That is what this person said when I told them all I did on Saturday night and Sunday morning to ensure I had my sermon memorized, along with being thoroughly prepared for worship.
They are correct. If I were only working for a wage and didn’t care about how the message of Jesus was received. I could choose the path of least resistance. If I didn’t desperately want people to know Jesus as their Savior, I could use other people’s sermons, take a stack of notes to the front, and not care about personal engagement. If I didn’t know that my personal journey and experience of grace were connected to a pastor like me, I could approach things in the simplest way possible and not care how the sermon is received.
You see, my dad did not grow up attending Church or having a relationship with Jesus as his Savior. He was in his early thirties when he attended a small Christian Church, where a man named Albert Amos preached each week. And, as my dad would tell me hundreds of times growing up, “he didn’t use a single note and just opened his Bible.” It so impressed my dad that he cared that much that he started to listen. If this meant something to Albert, it must mean something to him. Finally, at the age of 33, he surrendered his life to Christ.

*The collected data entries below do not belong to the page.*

## src/rtl/serial_shift_out_pkg.sv

```systemverilog
// Shared types and constants for the serial_shift_out transmitter.
// The optional parity bit is enabled by defining SHIFT_OUT_PARITY_EN.
package serial_shift_out_pkg;

   typedef enum logic [1:0] {IDLE, SHIFT, PARITY} sso_state_t;

   localparam logic SSO_IDLE_LEVEL = 1'b1;

   function automatic int sso_cnt_width(input int num_bits);
      return $clog2(num_bits + 1);
   endfunction

endpackage

```

## src/rtl/sso_bit_counter.sv

```systemverilog
// Bit counter with synchronous clear and enable; flag marks the last bit and
// the count rolls back to zero on the enabled cycle where the flag is set.
module sso_bit_counter #(
   parameter int WIDTH = 4,
   parameter int LAST  = 7
) (
   input  logic clk,
   input  logic n_rst,
   input  logic clear,
   input  logic enable,
   output logic flag
);

   logic [WIDTH-1:0] bit_cnt;

   assign flag = (bit_cnt == WIDTH'(LAST));

   always_ff @(posedge clk or negedge n_rst) begin
      if (!n_rst)
         bit_cnt <= '0;
      else if (clear)
         bit_cnt <= '0;
      else if (enable)
         bit_cnt <= flag ? '0 : bit_cnt + 1'b1;
   end

endmodule

```

## src/rtl/serial_shift_out.sv

```systemverilog
// Parallel-to-serial transmitter: one word per valid/ready accept, one bit per
// shift_strobe, line idles high. Optional parity bit via SHIFT_OUT_PARITY_EN.
module serial_shift_out
   import serial_shift_out_pkg::*;
#(
   parameter int NUM_BITS  = 8,
   parameter bit SHIFT_MSB = 1'b1
) (
   input  logic                clk,
   input  logic                n_rst,
   input  logic                load_valid,
   output logic                load_ready,
   input  logic [NUM_BITS-1:0] load_data,
   input  logic                shift_strobe,
   output logic                serial_out,
   output logic                frame_active,
   output logic                frame_done
);

   localparam int CNT_W   = sso_cnt_width(NUM_BITS);
   localparam int OUT_IDX = SHIFT_MSB ? NUM_BITS - 1 : 0;

   sso_state_t          state, next_state;
   logic [NUM_BITS-1:0] sr, sr_shift;
   logic                accept, shift_en, cnt_en, frame_end, last_bit;

`ifdef SHIFT_OUT_PARITY_EN
   logic                parity_reg;
`endif

   always_ff @(posedge clk or negedge n_rst) begin
      if (!n_rst)
         state <= IDLE;
      else
         state <= next_state;
   end

   always_comb begin
      next_state   = state;
      accept       = 1'b0;
      shift_en     = 1'b0;
      cnt_en       = 1'b0;
      frame_end    = 1'b0;
      load_ready   = 1'b0;
      frame_active = 1'b0;
      case (state)
         IDLE: begin
            load_ready = 1'b1;
            if (load_valid) begin
               accept     = 1'b1;
               next_state = SHIFT;
            end
         end
         SHIFT: begin
            frame_active = 1'b1;
            if (shift_strobe) begin
               shift_en = 1'b1;
               cnt_en   = 1'b1;
               if (last_bit) begin
`ifdef SHIFT_OUT_PARITY_EN
                  next_state = PARITY;
`else
                  next_state = IDLE;
                  frame_end  = 1'b1;
`endif
               end
            end
         end
`ifdef SHIFT_OUT_PARITY_EN
         PARITY: begin
            frame_active = 1'b1;
            if (shift_strobe) begin
               shift_en   = 1'b1;
               next_state = IDLE;
               frame_end  = 1'b1;
            end
         end
`endif
         default: next_state = IDLE;
      endcase
   end

   sso_bit_counter #(
      .WIDTH (CNT_W),
      .LAST  (NUM_BITS - 1)
   ) u_bit_counter (
      .clk    (clk),
      .n_rst  (n_rst),
      .clear  (accept),
      .enable (cnt_en),
      .flag   (last_bit)
   );

   // The fill bit reaches the output position exactly as the data runs out,
   // so the line returns to the idle level without any output mux.
   always_comb begin
      if (SHIFT_MSB)
         sr_shift = {sr[NUM_BITS-2:0], SSO_IDLE_LEVEL};
      else
         sr_shift = {SSO_IDLE_LEVEL, sr[NUM_BITS-1:1]};
`ifdef SHIFT_OUT_PARITY_EN
      if (state == SHIFT && last_bit)
         sr_shift[OUT_IDX] = parity_reg;
`endif
   end

   always_ff @(posedge clk or negedge n_rst) begin
      if (!n_rst)
         sr <= {NUM_BITS{SSO_IDLE_LEVEL}};
      else if (accept)
         sr <= load_data;
      else if (shift_en)
         sr <= sr_shift;
   end

`ifdef SHIFT_OUT_PARITY_EN
   always_ff @(posedge clk or negedge n_rst) begin
      if (!n_rst)
         parity_reg <= 1'b0;
      else if (accept)
         parity_reg <= ^load_data;
   end
`endif

   always_ff @(posedge clk or negedge n_rst) begin
      if (!n_rst)
         frame_done <= 1'b0;
      else
         frame_done <= frame_end;
   end

   assign serial_out = sr[OUT_IDX];

endmodule

```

Eventually, my dad would lead me to Jesus, and I would commit my life to full-time service to Him as a preacher. With every passing year, my notes have become less and less until I now only have a few random words written in the margin of my Bible. My prayer is that one day I will impact a man, and he will tell his son about Jesus.
Sure, I could make life easy on myself, but the call of God is not about making life easy; it is about faithfulness with the gifts He has given us.